Sebagai negara yang cinta damai, bangsa Indonesia lebih mengedepankan langkah damai bagi penyelesaian konflik Papua. Perlindungan ditawarkan kepada Belanda semenjak tahun 1950. Yaitu dengan membentuk komite bersama antara Indonesia dan Belanda dalam mengurus Irian. Komite bersama itu disebut sebagai UNI INDONESIA – BELANDA.
Indonesia juga melakukan tekanan diplomatik melalui badan dunia PBB. Usaha itu selalu gagal, karena menurut PBB, masalah Irian adalah masalah dalam negeri Uni Indonesia-Belanda.
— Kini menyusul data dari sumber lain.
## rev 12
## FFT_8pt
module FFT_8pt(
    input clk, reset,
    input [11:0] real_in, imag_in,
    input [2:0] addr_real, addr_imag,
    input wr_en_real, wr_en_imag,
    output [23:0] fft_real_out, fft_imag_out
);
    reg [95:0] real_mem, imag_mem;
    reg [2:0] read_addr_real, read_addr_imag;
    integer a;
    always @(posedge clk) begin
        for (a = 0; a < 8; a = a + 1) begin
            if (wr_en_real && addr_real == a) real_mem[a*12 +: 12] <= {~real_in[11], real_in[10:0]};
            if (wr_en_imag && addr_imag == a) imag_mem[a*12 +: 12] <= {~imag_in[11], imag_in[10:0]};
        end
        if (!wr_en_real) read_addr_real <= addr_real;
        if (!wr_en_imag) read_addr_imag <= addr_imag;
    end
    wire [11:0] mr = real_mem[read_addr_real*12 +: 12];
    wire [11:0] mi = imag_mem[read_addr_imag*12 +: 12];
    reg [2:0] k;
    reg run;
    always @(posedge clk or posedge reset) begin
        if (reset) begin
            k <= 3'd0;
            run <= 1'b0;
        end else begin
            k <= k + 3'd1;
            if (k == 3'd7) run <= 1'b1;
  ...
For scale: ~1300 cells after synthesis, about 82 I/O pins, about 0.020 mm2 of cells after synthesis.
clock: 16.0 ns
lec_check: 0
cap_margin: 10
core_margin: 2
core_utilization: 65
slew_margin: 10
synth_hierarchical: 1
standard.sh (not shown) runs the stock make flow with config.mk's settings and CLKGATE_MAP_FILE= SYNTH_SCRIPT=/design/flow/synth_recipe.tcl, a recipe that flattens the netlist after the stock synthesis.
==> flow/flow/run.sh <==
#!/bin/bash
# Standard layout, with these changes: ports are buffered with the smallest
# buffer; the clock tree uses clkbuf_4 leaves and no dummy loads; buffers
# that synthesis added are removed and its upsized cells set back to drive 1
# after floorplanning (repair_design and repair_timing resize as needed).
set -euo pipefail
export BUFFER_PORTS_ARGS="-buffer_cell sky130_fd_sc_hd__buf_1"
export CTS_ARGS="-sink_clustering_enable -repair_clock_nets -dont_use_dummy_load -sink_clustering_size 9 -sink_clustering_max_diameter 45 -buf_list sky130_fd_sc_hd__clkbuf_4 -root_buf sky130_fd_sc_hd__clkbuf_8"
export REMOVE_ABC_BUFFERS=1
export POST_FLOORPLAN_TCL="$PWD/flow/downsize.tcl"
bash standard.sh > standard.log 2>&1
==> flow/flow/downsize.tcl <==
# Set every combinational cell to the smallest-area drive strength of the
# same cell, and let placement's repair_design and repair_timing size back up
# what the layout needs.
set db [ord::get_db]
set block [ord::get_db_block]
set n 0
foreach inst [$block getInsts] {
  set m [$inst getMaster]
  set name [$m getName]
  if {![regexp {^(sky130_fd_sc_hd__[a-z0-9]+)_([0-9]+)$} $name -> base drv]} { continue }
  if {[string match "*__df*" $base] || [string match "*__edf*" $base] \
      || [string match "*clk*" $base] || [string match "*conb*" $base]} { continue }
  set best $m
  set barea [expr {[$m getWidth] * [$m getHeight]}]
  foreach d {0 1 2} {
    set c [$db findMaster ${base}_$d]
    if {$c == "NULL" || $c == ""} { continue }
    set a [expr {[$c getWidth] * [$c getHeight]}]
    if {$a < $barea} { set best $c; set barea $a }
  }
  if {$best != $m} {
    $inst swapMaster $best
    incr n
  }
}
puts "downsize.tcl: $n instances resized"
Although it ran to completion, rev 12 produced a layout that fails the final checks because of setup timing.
From an optimization exercise on the open Yosys and OpenROAD flow, aimed at small area, a short achievable clock period and few clock cycles per item; shortcuts taken in it are not production practice. Where RTL was checked, it was by simulation tests only, not by an equivalence proof against the original. No activity file was given, so power comes from the tool's default toggle rates.

== tundra ==
==> flow/design.v <==
module divisor_secuencial #(
    parameter N = 32
) (
    input  logic             clk,
    input  logic             rst,
    input  logic             valid,
    input  logic [N-1:0]     A,
    input  logic [N-1:0]     B,
    output logic [N-1:0]     Q,
    output logic [N-1:0]     R,
    output logic             done,
    output logic             error
);
    logic [N-1:0] x_reg;     
    logic [N-1:0] d_reg;     
    logic [N-1:0] q_reg;     
    logic [4:0]   cnt;       
    logic         err_reg;
    logic s_align, s_step, s_done, s_quick;
    logic idle;
    assign idle = !(s_align || s_step || s_done || s_quick);
    function automatic logic [5:0] lzc32(input logic [31:0] v);
        logic [15:0] z1;  logic [15:0] c1;         
        logic [7:0]  z2;  logic [15:0] c2;         
        logic [3:0]  z3;  logic [11:0] c3;         
        logic [1:0]  z4;  logic [7:0]  c4;         
        for (int i = 0; i < 16; i++) begin
            z1[i] = !(v[2*i+1] || v[2*i]);
            c1[i] = !v[2*i+1];
        end
        for (int i = 0; i < 8; i++) begin
            z2[i] = z1[2*i+1] && z1[2*i];
            c2[2*i+:2] = z1[2*i+1] ? {1'b1, c1[2*i]} : {1'b0, c1[2*i+1]};
        end
        for (int i = 0; i < 4; i++) begin
            z3[i] = z2[2*i+1] && z2[2*i];
            c3[3*i+:3] = z2[2*i+1] ? {1'b1, c2[4*i+:2]} : {1'b0, c2[4*i+2+:2]};
        end
        for (int i = 0; i < 2; i++) begin
            z4[i] = z3[2*i+1] && z3[2*i];
            c4[4*i+:4] = z3[2*i+1] ? {1'b1, c3[6*i+:3]} : {1'b0, c3[6*i+3+:3]};
        end
        lzc32 = {z4[1] && z4[0], z4[1] ? {1'b1, c4[3:0]} : {1'b0, c4[7:4]}};
    endfunction
    logic [5:0] lz_a, lz_b;
    logic [4:0] shamt;
    always_ff @(posedge clk) begin
        lz_a <= lzc32(A);
        lz_b <= lzc32(B);
    end
    assign shamt = lz_b[4:0] - lz_a[4:0];
    logic [N-1:0] d_shift;
    always_comb begin
        logic [N-1:0] t;
        logic [4:0]   s;
        s = s_align ? shamt : 5'd0;
        if (!s_align)
            t = d_reg >> 1;
        else if (s[0])
            t = d_reg << 1;
        else
            t = d_reg;
        if (s[1]) t = t << 2;
        if (s[2]) t = t << 4;
        if (s[3]) t = t << 8;
        if (s[4]) t = t << 16;
        d_shift = t;
    end
    logic [N-1:0] b_above;       
    logic         a_short;
    always_comb begin
        b_above[N-1] = 1'b0;
        for (int i = N - 2; i >= 0; i--)
            b_above[i] = b_above[i+1] || B[i+1];
    end
    assign a_short = !(|(A & ~b_above)) && (b_above[0] || B[0]);
    logic [N:0]   diff;
    logic         ge;
    assign diff = {1'b0, x_reg} - {1'b0, d_reg};
    assign ge   = !diff[N];
    assign Q     = q_reg;
    assign R     = x_reg;
    assign done  = s_done || s_quick;
    assign error = err_reg;
    always_ff @(posedge clk or posedge rst) begin
        if (rst) begin
            s_align <= 1'b0;
            s_step  <= 1'b0;
            s_done  <= 1'b0;
            s_quick <= 1'b0;
        end else begin
            s_align <= idle && valid;
            s_quick <= idle && valid && a_short;
            s_step  <= (s_align && !s_quick && ge && !lz_b[5]) || (s_step && cnt != '0);
            s_done  <= (s_align && !s_quick && (!ge || lz_b[5])) || (s_step && cnt == '0);
        end
    end
    always_ff @(posedge clk) begin
        if (idle)
            x_reg <= A;
        else if (s_step && ge)
            x_reg <= diff[N-1:0];
        if (idle)
            d_reg <= B;
        else
            d_reg <= d_shift;
        if (s_step)
            q_reg <= {q_reg[N-2:0], ge};
        else
            q_reg <= '0;
        if (s_align)
            cnt <= shamt;
        else
            cnt <= cnt - 1'b1;
        err_reg <= !idle && lz_b[5];
    end
endmodule
This is an optimization exercise on Yosys and OpenROAD, whose aim is small area, not a production implementation. At most, simulation tests tie the RTL to the original design; equivalence was not proved. No activity file was given, so power comes from the tool's default toggle rates.

Setup of delta:
## Axi_Lite_Uart
module Axi_Lite_Uart (
    input         clock,
    input         reset,           
    input  [15:0] s_axi_awaddr,
    input         s_axi_awvalid,
    output        s_axi_awready,
    input  [31:0] s_axi_wdata,
    input         s_axi_wvalid,
    output        s_axi_wready,
    output [1:0]  s_axi_bresp,
    output        s_axi_bvalid,
    input         s_axi_bready,
    input  [15:0] s_axi_araddr,
    input         s_axi_arvalid,
    output        s_axi_arready,
    output [31:0] s_axi_rdata,
    output [1:0]  s_axi_rresp,
    output        s_axi_rvalid,
    input         s_axi_rready,
    input         RxD,
    output        TxD,
    input         CTS,
    output        RTS
);
Size: about 1,800 cells after synthesis, about 400 flip-flops, roughly 120 I/O pins, ~0.019 mm^2 of cells after synthesis.
export LEC_CHECK = 0
export CAP_MARGIN = 20
export CORE_MARGIN = 2
export CORE_UTILIZATION = 60
export SLEW_MARGIN = 20
create_clock -name core_clock -period 6.0 [get_ports {clock}]
standard.sh (not shown) runs the stock make flow with config.mk's settings and CLKGATE_MAP_FILE= SYNTH_SCRIPT=/design/flow/synth_recipe.tcl, a recipe that flattens the netlist after the stock synthesis.
==> flow/flow/run.sh <==
#!/bin/bash
# Standard ORFS layout (the standard.sh) with two changes:
#  - port buffers use the smallest buffer cell instead of the resizer's pick;
#  - CTS clusters up to 30 sinks within 200 um and inserts no dummy loads.
# make's full output goes to standard.log; ORFS keeps per-step logs in orfs/logs.
set -euo pipefail
bash standard.sh \
  "BUFFER_PORTS_ARGS=-buffer_cell sky130_fd_sc_hd__buf_1" \
  "CTS_ARGS=-sink_clustering_enable -repair_clock_nets -dont_use_dummy_load -sink_clustering_size 30 -sink_clustering_max_diameter 200" \
  finish > standard.log 2>&1
Relative to delta, the following input files were edited for indigo:
# delta
export LEC_CHECK = 0
export CAP_MARGIN = 20
export CORE_MARGIN = 2
export CORE_UTILIZATION = 60
export SLEW_MARGIN = 20
create_clock -name core_clock -period 6.0 [get_ports {clock}]
# indigo
export LEC_CHECK = 0
export CAP_MARGIN = 20
export CORE_MARGIN = 2
export CORE_UTILIZATION = 40
export SLEW_MARGIN = 20
create_clock -name core_clock -period 6.0 [get_ports {clock}]
==> flow/run.sh (new file) <==
#!/bin/bash
# synth_recipe.tcl (not shown) runs the flow's synth.tcl, then flattens the netlist and writes it again
# the make line also repeats each setting of config.mk as NAME=value (left out here)
make -C /OpenROAD-flow-scripts/flow DESIGN_CONFIG=/design/flow/config.mk WORK_HOME=/design/flow/orfs CLKGATE_MAP_FILE= SYNTH_SCRIPT=/design/flow/synth_recipe.tcl finish
removed: flow/flow/run.sh
removed: flow/standard.sh
Notes after the runs:
- Compared with delta, indigo shows a lower sequential power share.
- Measured against each other, delta and indigo differ in relative contribution of the clock network to total power, the higher figure coming from indigo.
- On maximum fanout along the worst path, the higher figure sits with delta, not indigo.
- indigo: routed wirelength normalized by instance count is 0.71 um lower than what delta reported.
- Layout sequential cell count across delta and indigo: no real change.
- Summary: with delta as the reference, area of placed instances in indigo moved up by a few percent.
From an optimization exercise on the open Yosys and OpenROAD flow, aimed at small area, a short achievable clock period and few clock cycles; shortcuts taken in it are not production practice. Where RTL was checked, it was by simulation tests only, not by an equivalence proof against the original.

Setup of cedar:
Design TPU, start of the top module:
module TPU
#(
    parameter ADDR_BITS = 12
)
(
    input  wire                  clk,
    input  wire                  rst_n,
    input  wire                  in_valid,
    input  wire [7:0]            K,
    input  wire [7:0]            M,
    input  wire [7:0]            N,
    output wire                  busy,
    output wire                  A_wr_en,
    output wire [ADDR_BITS-1:0]  A_index,
    output wire [31:0]           A_data_in,
    input  wire [31:0]           A_data_out,
    output wire                  B_wr_en,
    output wire [ADDR_BITS-1:0]  B_index,
    output wire [31:0]           B_data_in,
    input  wire [31:0]           B_data_out,
    output wire                  C_wr_en,
    output wire [ADDR_BITS-1:0]  C_index,
    output wire [127:0]          C_data_in,
    input  wire [127:0]          C_data_out
);
clock: 10.0 ns
lec_check: 0
cap_margin: 20
core_margin: 2
core_utilization: 65
cts_cluster_diameter: 60
cts_cluster_size: 30
place_density: 0.75
slew_margin: 20
synth_hierarchical: 1
standard.sh (not shown) runs the stock make flow with config.mk's settings and CLKGATE_MAP_FILE= SYNTH_SCRIPT=/design/flow/synth_recipe.tcl, a recipe that flattens the netlist after the stock synthesis.
==> flow/flow/run.sh <==
#!/bin/bash
# Layout: the standard ORFS flow, with timing repair asked to aim for a
# shorter period than the clock the design is constrained and signed off at,
# and the ports buffered with plain buffers.
set -euo pipefail
bash standard.sh \
    SETUP_SLACK_MARGIN=6.7 \
    "BUFFER_PORTS_ARGS=-buffer_cell sky130_fd_sc_hd__buf_4" \
    finish > standard_flow.log 2>&1
The final layout from cedar, which completed every stage, passed the timing, design-rule and antenna checks at the end of the flow.
Testbench counts of cedar, summed over its fixed seeds: cycles 75,978.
Saat itu, Belanda kuat di PBB, karena mendapat dukungan dari negara-negara anggota NATO. Akibatnya, Indonesia membatalkan perjanjian KM dan termasuk membatalkan Uni Indonesia – Belanda.
OPERASI MILITER MENJADI PILIHAN
Tak ada pilihan lain saat itu, operasi militer dan perang menjadi pilihan utama bagi Indonesia. Operasi militer pembebasan Papua disebut Operasi Mandala yang dipimpin oleh Mayjen Soeharto. Bahkan, saat itu, Soekarno sebagai Presiden sudah melakukan ancaman perang dan menghancurkan siapa pun yang akan membela Belanda.
Sebagai tindakan awal operasi militer saat itu, Pemerintah Indonesia membentuk Propinsi Irian dengan Ibu kota di Halmahera, tepatnya di Soasiu. Gubernur pertama yang menjabat pada masa itu, ditunjuk Zainal Abidin Syah, Sultan Tidore. Sehingga, pemerintah Indonesia tidak lagi mengalami hambatan untuk menjangkau wilayah Irian.
Pada 1957, Pemerintah Indonesia melarang perusahaan penerbangan Belanda untuk beroperasi di Indonesia. Bahkan, pesawat Belanda tidak boleh mendarat di Indonesia. Demikian pula selanjutnya pada tahun 1958, bangsa Indonesia menasionalisasikan perusahaan Belanda.